肿瘤侵袭转移起始于细胞侦测外界侵袭转移信号，但该侦测机制不清。原因之一是肿瘤侵袭常发生在深部组织，难以实时动态观察和分析。为此，我们选择与肿瘤侵袭行为相似的线虫锚定细胞侵袭过程作为研究模型，建立了转盘共聚焦显微镜-活体单细胞原位实时成像技术。利用该模型，申请人前期工作发现了一种基于膜受体周期性“聚集-消散”行为的全新侵袭信号侦测方式，揭示了该行为的自动搜寻、靶向定位侵袭信号的功能 。本课题旨在进一步阐释膜受体“聚集-消散” 行为的形成机制。我们将结合显微成像技术，细胞生物学和遗传学等方法分析该行为的细胞动力学特征，揭示实现该行为的细胞生物学途径，明确聚集和消散过程的主要调节因子及调控机制，以深入理解侵袭转移机理，为阻断肿瘤转移提供新思路。

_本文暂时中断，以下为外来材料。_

<file path="src/rtl/trng_pkg.sv">
// Shared encodings for the TRNG sequencer and its health tests.
// No logic; constants and a state-class helper only.
// Not applicable: no datapath or flow control here.
package trng_pkg;

    localparam logic [2:0] ST_IDLE    = 3'd0;
    localparam logic [2:0] ST_WARMUP  = 3'd1;
    localparam logic [2:0] ST_COLLECT = 3'd2;
    localparam logic [2:0] ST_HOLD    = 3'd3;
    localparam logic [2:0] ST_FAULT   = 3'd4;

    localparam logic [1:0] FLT_NONE = 2'b00;
    localparam logic [1:0] FLT_REP  = 2'b01;
    localparam logic [1:0] FLT_TMO  = 2'b10;

    // States in which the core is powered and the host sees us as busy.
    function automatic logic st_active(input logic [2:0] st);
        return (st == ST_WARMUP) || (st == ST_COLLECT) || (st == ST_HOLD);
    endfunction

endpackage

</file>
<file path="src/rtl/trng_health_rct.sv">
// Repetition-count health test: flags a run of LIMIT identical valid samples.
// rep_fail is combinational on the sample that reaches the limit.
// No backpressure; every valid sample is consumed.
module trng_health_rct #(
    parameter int LIMIT = 32
) (
    input  logic clk,
    input  logic rst_n,
    input  logic sample,
    input  logic valid,
    input  logic clear,
    output logic rep_fail
);

    localparam int CW = $clog2(LIMIT) + 1;

    logic [CW-1:0] run_cnt;
    logic [CW-1:0] run_nxt;
    logic          last;

    // A zero count means no sample seen yet, so the next sample starts a run of 1.
    always_comb begin
        run_nxt = CW'(1);
        if (run_cnt != '0 && sample == last) begin
            if (run_cnt == CW'(LIMIT)) begin
                run_nxt = run_cnt;
            end else begin
                run_nxt = run_cnt + CW'(1);
            end
        end
    end

    assign rep_fail = valid && (run_nxt == CW'(LIMIT));

    always_ff @(posedge clk or negedge rst_n) begin
        if (!rst_n) begin
            run_cnt <= '0;
            last    <= 1'b0;
        end else if (clear) begin
            run_cnt <= '0;
            last    <= 1'b0;
        end else if (valid) begin
            run_cnt <= run_nxt;
            last    <= sample;
        end
    end

endmodule

</file>
<file path="src/rtl/trng_ctrl.sv">
// TRNG sequencer: warm-up, bit packing into words, repetition and timeout health tests.
// Latency: word_valid rises 1 clk after the valid that completes a word.
// Backpressure: word held in HOLD until word_ready; bits arriving meanwhile are dropped.
module trng_ctrl
    import trng_pkg::*;
#(
    parameter int WORD_W      = 32,
    parameter int WARMUP_CYC  = 256,
    parameter int REP_LIMIT   = 32,
    parameter int TIMEOUT_CYC = 4096
) (
    input  logic              clk,
    input  logic              rst_n,
    input  logic              gen_req,
    input  logic              clear_fault,
    input  logic              random_bit,
    input  logic              random_valid,
    output logic              trng_en,
    output logic [WORD_W-1:0] word_data,
    output logic              word_valid,
    input  logic              word_ready,
    output logic              busy,
    output logic              fault,
    output logic [1:0]        fault_code
);

    localparam int WU_W = $clog2(WARMUP_CYC) + 1;
    localparam int BC_W = $clog2(WORD_W) + 1;
    localparam int TO_W = $clog2(TIMEOUT_CYC) + 1;

    logic [2:0]        state;
    logic [2:0]        state_nxt;
    logic [WU_W-1:0]   wu_cnt;
    logic [BC_W-1:0]   bit_cnt;
    logic [TO_W-1:0]   idle_cnt;
    logic [WORD_W-1:0] sr;
    logic [WORD_W-1:0] sr_nxt;

    logic collecting;
    logic bit_take;
    logic word_done;
    logic wu_done;
    logic tmo_hit;
    logic rep_fail;
    logic handshake;
    logic rct_clear;

    assign collecting = (state == ST_COLLECT);
    assign bit_take   = collecting && random_valid;
    assign sr_nxt     = {sr[WORD_W-2:0], random_bit};
    assign word_done  = bit_take && (bit_cnt == BC_W'(WORD_W - 1));
    assign wu_done    = (wu_cnt == WU_W'(WARMUP_CYC - 1));
    assign tmo_hit    = collecting && !random_valid && (idle_cnt == TO_W'(TIMEOUT_CYC - 1));
    assign handshake  = word_valid && word_ready;
    assign rct_clear  = (state == ST_IDLE) || ((state == ST_FAULT) && clear_fault);

    // Only bits accepted in COLLECT feed the run test; HOLD-phase bits are discarded.
    trng_health_rct #(
        .LIMIT (REP_LIMIT)
    ) u_rct (
        .clk      (clk),
        .rst_n    (rst_n),
        .sample   (random_bit),
        .valid    (bit_take),
        .clear    (rct_clear),
        .rep_fail (rep_fail)
    );

    always_comb begin
        state_nxt = state;
        case (state)
            ST_IDLE: begin
                if (gen_req) state_nxt = ST_WARMUP;
            end
            ST_WARMUP: begin
                if (!gen_req)     state_nxt = ST_IDLE;
                else if (wu_done) state_nxt = ST_COLLECT;
            end
            ST_COLLECT: begin
                // Health failure outranks word completion, which outranks a request drop.
                if (rep_fail || tmo_hit) state_nxt = ST_FAULT;
                else if (word_done)      state_nxt = ST_HOLD;
                else if (!gen_req)       state_nxt = ST_IDLE;
            end
            ST_HOLD: begin
                if (handshake) state_nxt = gen_req ? ST_COLLECT : ST_IDLE;
            end
            ST_FAULT: begin
                if (clear_fault) state_nxt = ST_IDLE;
            end
            default: state_nxt = ST_IDLE;
        endcase
    end

    always_ff @(posedge clk or negedge rst_n) begin
        if (!rst_n) begin
            state      <= ST_IDLE;
            trng_en    <= 1'b0;
            busy       <= 1'b0;
            fault      <= 1'b0;
            word_valid <= 1'b0;
            fault_code <= FLT_NONE;
        end else begin
            state      <= state_nxt;
            trng_en    <= st_active(state_nxt);
            busy       <= st_active(state_nxt);
            fault      <= (state_nxt == ST_FAULT);
            word_valid <= (state_nxt == ST_HOLD);
            if (state == ST_COLLECT && state_nxt == ST_FAULT) begin
                fault_code <= rep_fail ? FLT_REP : FLT_TMO;
            end else if (state_nxt != ST_FAULT) begin
                fault_code <= FLT_NONE;
            end
        end
    end

    always_ff @(posedge clk or negedge rst_n) begin
        if (!rst_n) begin
            word_data <= '0;
        end else if (word_done && state_nxt == ST_HOLD) begin
            word_data <= sr_nxt;
        end
    end

    always_ff @(posedge clk or negedge rst_n) begin
        if (!rst_n) begin
            wu_cnt <= '0;
        end else if (state == ST_WARMUP) begin
            wu_cnt <= wu_cnt + WU_W'(1);
        end else begin
            wu_cnt <= '0;
        end
    end

    // Partial words die whenever the session leaves COLLECT/HOLD.
    always_ff @(posedge clk or negedge rst_n) begin
        if (!rst_n) begin
            sr      <= '0;
            bit_cnt <= '0;
        end else if (state_nxt != ST_COLLECT && state_nxt != ST_HOLD) begin
            sr      <= '0;
            bit_cnt <= '0;
        end else if (bit_take) begin
            sr      <= sr_nxt;
            bit_cnt <= word_done ? '0 : bit_cnt + BC_W'(1);
        end
    end

    always_ff @(posedge clk or negedge rst_n) begin
        if (!rst_n) begin
            idle_cnt <= '0;
        end else if (collecting && !random_valid) begin
            idle_cnt <= idle_cnt + TO_W'(1);
        end else begin
            idle_cnt <= '0;
        end
    end

endmodule
</file>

Cell invasion begins with cell detecting and responding to extracellular invasive signals. However, the mechanisms underlying this detection and response remain elusive, largely because cancer invasion often occurs in deep tissues that are inaccessible for real-time visualization and analysis. Thus, we choose to study C. elegans anchor cell invasion, as it highly resembles cancer cells’ invasive behavior. We have established the confocal live-cell imaging technique at a single cell resolution. Using this model, we have previously discovered a novel invasive signal detection mechanism that is characterized by the periodic assembly-disassembly of a transmembrane receptor on the cell plasma membrane. We have revealed the functional roles of this behavior in detecting and locating an invasive signal. This proposal is focused on decoding the formation mechanism underpinning this assembly-disassembly of a transmembrane receptor. With the help of the techniques of imaging, cell biology and genetics, we will analyze the photodynamics of this periodic behavior, reveal vesicular pathways underlying this periodic clustering, and identify the genes that regulate this dynamic behavior. This project will help deepen the understanding of how cells initiate invasion, and may provide valuable information for blocking cancer cell invasion at the early stage.